Wednesday, October 21, 2009

Make: Cheese Board scones

I'm always sentimental for Berkeley, CA - my very first home in the land of bays and bridges. I miss its beautiful hills, the palms and droopy-tropical angel's trumpet trees in every yard, the old black man who insisted I was his daughter, the Berkeley Bowl (bowling alley-converted health food store!!), my foreign (and domestic) roomies and most of all I miss the CHEESE BOARD, an employee-owned bakery, cheese and pizza shop that fed me so well that year.

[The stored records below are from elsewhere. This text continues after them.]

## src/rtl/pwm_pkg.sv

```systemverilog
// Shared constants and the duty compare for the 16-channel PWM peripheral.
// Optional build macro PWM_DUTY_SHADOW_EN is consumed by pwm_peripheral.
package pwm_pkg;

    localparam int PWM_CNT_W        = 8;
    localparam int NUM_CH           = 16;
    localparam int PRESCALE_DEFAULT = 13;
    localparam int PRESC_W          = 12;
    localparam logic [PWM_CNT_W-1:0] DUTY_FULL = 8'hFF;

    // Full-scale duty must be solid high; a plain compare would drop count 255.
    function automatic logic pwm_level(input logic [PWM_CNT_W-1:0] cnt,
                                       input logic [PWM_CNT_W-1:0] duty);
        return (duty == DUTY_FULL) ? 1'b1 : (cnt < duty);
    endfunction

endpackage

```

## src/rtl/pwm_timebase.sv

```systemverilog
// Free-running prescaler and 8-bit PWM counter; tick marks the prescaler wrap.
module pwm_timebase
    import pwm_pkg::*;
#(
    parameter int PRESCALE = PRESCALE_DEFAULT
) (
    input  logic                 clk,
    input  logic                 rst_n,
    output logic                 tick,
    output logic [PWM_CNT_W-1:0] pwm_counter
);

    logic [PRESC_W-1:0]   presc_d, presc_q;
    logic [PWM_CNT_W-1:0] cnt_d, cnt_q;

    always_comb begin
        tick    = (presc_q == PRESC_W'(PRESCALE - 1));
        presc_d = tick ? '0 : presc_q + 1'b1;
        cnt_d   = tick ? cnt_q + 1'b1 : cnt_q;
    end

    always_ff @(posedge clk or negedge rst_n) begin
        if (!rst_n) begin
            presc_q <= '0;
            cnt_q   <= '0;
        end else begin
            presc_q <= presc_d;
            cnt_q   <= cnt_d;
        end
    end

    assign pwm_counter = cnt_q;

endmodule

```

## src/rtl/pwm_peripheral.sv

```systemverilog
// 16-channel PWM output block with per-channel enable and PWM-mode select.
// Define PWM_DUTY_SHADOW_EN to latch the duty only at period boundaries.
module pwm_peripheral
    import pwm_pkg::*;
#(
    parameter int PRESCALE = PRESCALE_DEFAULT,
    parameter int NUM_CH   = pwm_pkg::NUM_CH
) (
    input  logic              clk,
    input  logic              rst_n,
    input  logic [7:0]        en_reg_out_7_0,
    input  logic [7:0]        en_reg_out_15_8,
    input  logic [7:0]        en_reg_pwm_7_0,
    input  logic [7:0]        en_reg_pwm_15_8,
    input  logic [7:0]        pwm_duty_cycle,
    output logic [NUM_CH-1:0] out
);

    logic                 tick;
    logic                 level;
    logic [PWM_CNT_W-1:0] pwm_cnt;
    logic [PWM_CNT_W-1:0] duty_active;
    logic [NUM_CH-1:0]    en_out, en_pwm;
    logic [NUM_CH-1:0]    out_d, out_q;

    pwm_timebase #(.PRESCALE(PRESCALE)) u_timebase (
        .clk         (clk),
        .rst_n       (rst_n),
        .tick        (tick),
        .pwm_counter (pwm_cnt)
    );

`ifdef PWM_DUTY_SHADOW_EN
    logic [PWM_CNT_W-1:0] duty_d, duty_q;

    // Load only as the counter rolls 255->0 so a period is never torn.
    always_comb begin
        duty_d = duty_q;
        if (tick && (pwm_cnt == {PWM_CNT_W{1'b1}}))
            duty_d = pwm_duty_cycle;
    end

    always_ff @(posedge clk or negedge rst_n) begin
        if (!rst_n) duty_q <= '0;
        else        duty_q <= duty_d;
    end

    assign duty_active = duty_q;
`else
    logic unused_tick;
    assign unused_tick = tick;
    assign duty_active = pwm_duty_cycle;
`endif

    assign en_out = {en_reg_out_15_8, en_reg_out_7_0};
    assign en_pwm = {en_reg_pwm_15_8, en_reg_pwm_7_0};
    assign level  = pwm_level(pwm_cnt, duty_active);

    // Disabled channels force 0, so the select bit cannot glitch them.
    always_comb begin
        out_d = '0;
        for (int i = 0; i < NUM_CH; i++)
            out_d[i] = en_out[i] & (~en_pwm[i] | level);
    end

    always_ff @(posedge clk or negedge rst_n) begin
        if (!rst_n) out_q <= '0;
        else        out_q <= out_d;
    end

    assign out = out_q;

endmodule

```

Thanks to Design Sponge I can now bring a little bit of Berkeley to my kitchen whenever my heart desires!

Gruyere and Herb Scones, adapted from The Cheese Board: Collective Works

3 cups unbleached all-purpose flour
½ teaspoon baking soda
1 ½ teaspoons baking powder
1 pinch cayenne pepper
1 teaspoon salt
2 tablespoons finely ground yellow cornmeal
½ cup plus 1 tablespoon cold unsalted butter, cut into 1-inch cubes
½ pound Gruyere cheese, grated
½ cup chopped herbs (I like thyme and chives)
½ cup heavy cream
1 cup buttermilk
1 egg, beaten

Preheat the oven to 375°F and line a baking sheet with a baking mat or parchment paper. Sprinkle lightly with cornmeal.

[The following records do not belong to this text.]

$ cat src/rtl/spi_master_byte.sv
// spi_master_byte: mode-0 (CPOL=0, CPHA=0) SPI master, MSB first.
//   start/tx_data  - transfer request and byte to send (taken in IDLE)
//   busy           - high from the cycle after acceptance through done
//   done/rx_data   - one-cycle completion pulse and received byte
//   sclk/cs_n/mosi - serial outputs; miso - serial input (clk-synchronous)
// Optional: define SPI_MASTER_BURST_EN to accept a new start in the DONE
// cycle and keep cs_n low across back-to-back transfers.
module spi_master_byte
    import spi_pkg::*;
#(
    parameter int unsigned WIDTH   = DEFAULT_WIDTH,
    parameter int unsigned CLK_DIV = 4
) (
    input  logic             clk,
    input  logic             rst_n,
    input  logic             start,
    input  logic [WIDTH-1:0] tx_data,
    output logic             busy,
    output logic             done,
    output logic [WIDTH-1:0] rx_data,
    output logic             sclk,
    output logic             cs_n,
    output logic             mosi,
    input  logic             miso
);

    localparam int unsigned BCW = $clog2(WIDTH + 1);

    state_e           state;
    state_e           next_state;
    logic             accept;
    logic             phase_tick;
    logic             cnt_en;
    logic             cnt_clear;
    logic [BCW-1:0]   bit_cnt;
    logic [WIDTH-1:0] tx_sr;
    logic [WIDTH-1:0] rx_sr;
    logic [WIDTH-1:0] tx_next;
    logic [WIDTH-1:0] rx_next;
    shift_mode_e      tx_mode;
    shift_mode_e      rx_mode;
    logic             busy_d;
    logic             done_d;
    logic             sclk_d;
    logic             cs_n_d;
    logic             mosi_d;

    function automatic logic [WIDTH-1:0] shift_apply(
        input shift_mode_e      mode,
        input logic [WIDTH-1:0] cur,
        input logic [WIDTH-1:0] load,
        input logic             ser_in
    );
        logic [WIDTH-1:0] res;
        case (mode)
            LEFT:    res = {cur[WIDTH-2:0], ser_in};
            RIGHT:   res = {ser_in, cur[WIDTH-1:1]};
            PLOAD:   res = load;
            default: res = cur;
        endcase
        return res;
    endfunction

    // Phase timer runs only inside LEAD/HIGH/LOW and restarts otherwise.
    assign cnt_en    = (state == LEAD) || (state == HIGH) || (state == LOW);
    assign cnt_clear = !cnt_en;

    spi_clkgen #(
        .CLK_DIV(CLK_DIV)
    ) u_clkgen (
        .clk       (clk),
        .rst_n     (rst_n),
        .en        (cnt_en),
        .clear     (cnt_clear),
        .phase_tick(phase_tick)
    );

    // State register.
    always_ff @(posedge clk) begin
        if (!rst_n) begin
            state <= IDLE;
        end else begin
            state <= next_state;
        end
    end

    // Next-state logic.
    always_comb begin
        next_state = state;
        accept     = 1'b0;
        case (state)
            IDLE: begin
                if (start) begin
                    next_state = LEAD;
                    accept     = 1'b1;
                end
            end
            LEAD: begin
                if (phase_tick) next_state = HIGH;
            end
            HIGH: begin
                if (phase_tick) next_state = LOW;
            end
            LOW: begin
                // bit_cnt counts sclk rises, so it equals WIDTH after the last one.
                if (phase_tick) next_state = (bit_cnt == BCW'(WIDTH)) ? DONE : HIGH;
            end
            DONE: begin
`ifdef SPI_MASTER_BURST_EN
                if (start) begin
                    next_state = LEAD;
                    accept     = 1'b1;
                end else begin
                    next_state = IDLE;
                end
`else
                next_state = IDLE;
`endif
            end
            default: next_state = IDLE;
        endcase
    end

    // Shift control: load on accept, shift tx on entry to LOW, capture miso on entry to HIGH.
    always_comb begin
        tx_mode = HOLD;
        rx_mode = HOLD;
        if (accept) begin
            tx_mode = PLOAD;
        end else if ((state == HIGH) && (next_state == LOW)) begin
            tx_mode = LEFT;
        end
        if ((state != HIGH) && (next_state == HIGH)) begin
            rx_mode = LEFT;
        end
    end

    assign tx_next = shift_apply(tx_mode, tx_sr, tx_data, 1'b0);
    assign rx_next = shift_apply(rx_mode, rx_sr, '0, miso);

    // Output decode from the upcoming state; registered below.
    always_comb begin
        busy_d = (next_state != IDLE);
        done_d = (next_state == DONE);
        sclk_d = (next_state == HIGH);
        mosi_d = 1'b0;
        cs_n_d = 1'b1;
        case (next_state)
            LEAD, HIGH, LOW: begin
                cs_n_d = 1'b0;
                mosi_d = tx_next[WIDTH-1];
            end
            DONE: begin
`ifdef SPI_MASTER_BURST_EN
                // Held low so a chained transfer sees no chip-select glitch.
                cs_n_d = 1'b0;
`else
                cs_n_d = 1'b1;
`endif
            end
            default: begin
                cs_n_d = 1'b1;
            end
        endcase
    end

    // Shift registers and bit counter.
    always_ff @(posedge clk) begin
        if (!rst_n) begin
            tx_sr   <= '0;
            rx_sr   <= '0;
            bit_cnt <= '0;
        end else begin
            tx_sr <= tx_next;
            rx_sr <= rx_next;
            if (accept) begin
                bit_cnt <= '0;
            end else if (rx_mode == LEFT) begin
                bit_cnt <= bit_cnt + BCW'(1);
            end
        end
    end

    // Output registers.
    always_ff @(posedge clk) begin
        if (!rst_n) begin
            busy    <= 1'b0;
            done    <= 1'b0;
            sclk    <= 1'b0;
            cs_n    <= 1'b1;
            mosi    <= 1'b0;
            rx_data <= '0;
        end else begin
            busy <= busy_d;
            done <= done_d;
            sclk <= sclk_d;
            cs_n <= cs_n_d;
            mosi <= mosi_d;
            if (done_d) begin
                rx_data <= rx_sr;
            end
        end
    end

endmodule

Sift the flour, baking soda, baking powder, cayenne pepper, and salt together into the bowl of a stand mixer. Add cornmeal and whisk together.

Add the butter to the dry ingredients, and, using the paddle attachment, beat on low speed until butter is the size of small peas. Add the Gruyere and herbs and mix just until the ingredients are evenly distributed. Put the buttermilk and cream together in one bowl or liquid measuring cup, and then slowly add to the mixture on low speed until it is just combined and there is a little flour left on the bottom of the bowl. You may not need all of the liquid!

Empty the contents of the bowl onto a floured surface. Pat the dough together and work in any pieces of dry dough. Sprinkle some flour on the top of the dough, and, either using a rolling pin or just your hands, press the dough until it is about 1 ½ inches thick. Using a circular cookie cutter, dipped in a little flour each time, cut out the scones. Feel free to roll any scraps together and cut those, too. (Alternatively, you can shape the mound of dough into a rectangle about 9 by 6 inches, divide the dough in half lengthwise, and then cut each piece into 6 even triangles.)

Place scones onto prepared baking sheet about 2 inches apart. Brush the beaten egg onto the tops of the scones and bake for about 30 minutes, rotating the pan about halfway through, or until light brown on top.

Yields about 12 smaller scones or 6 big scones.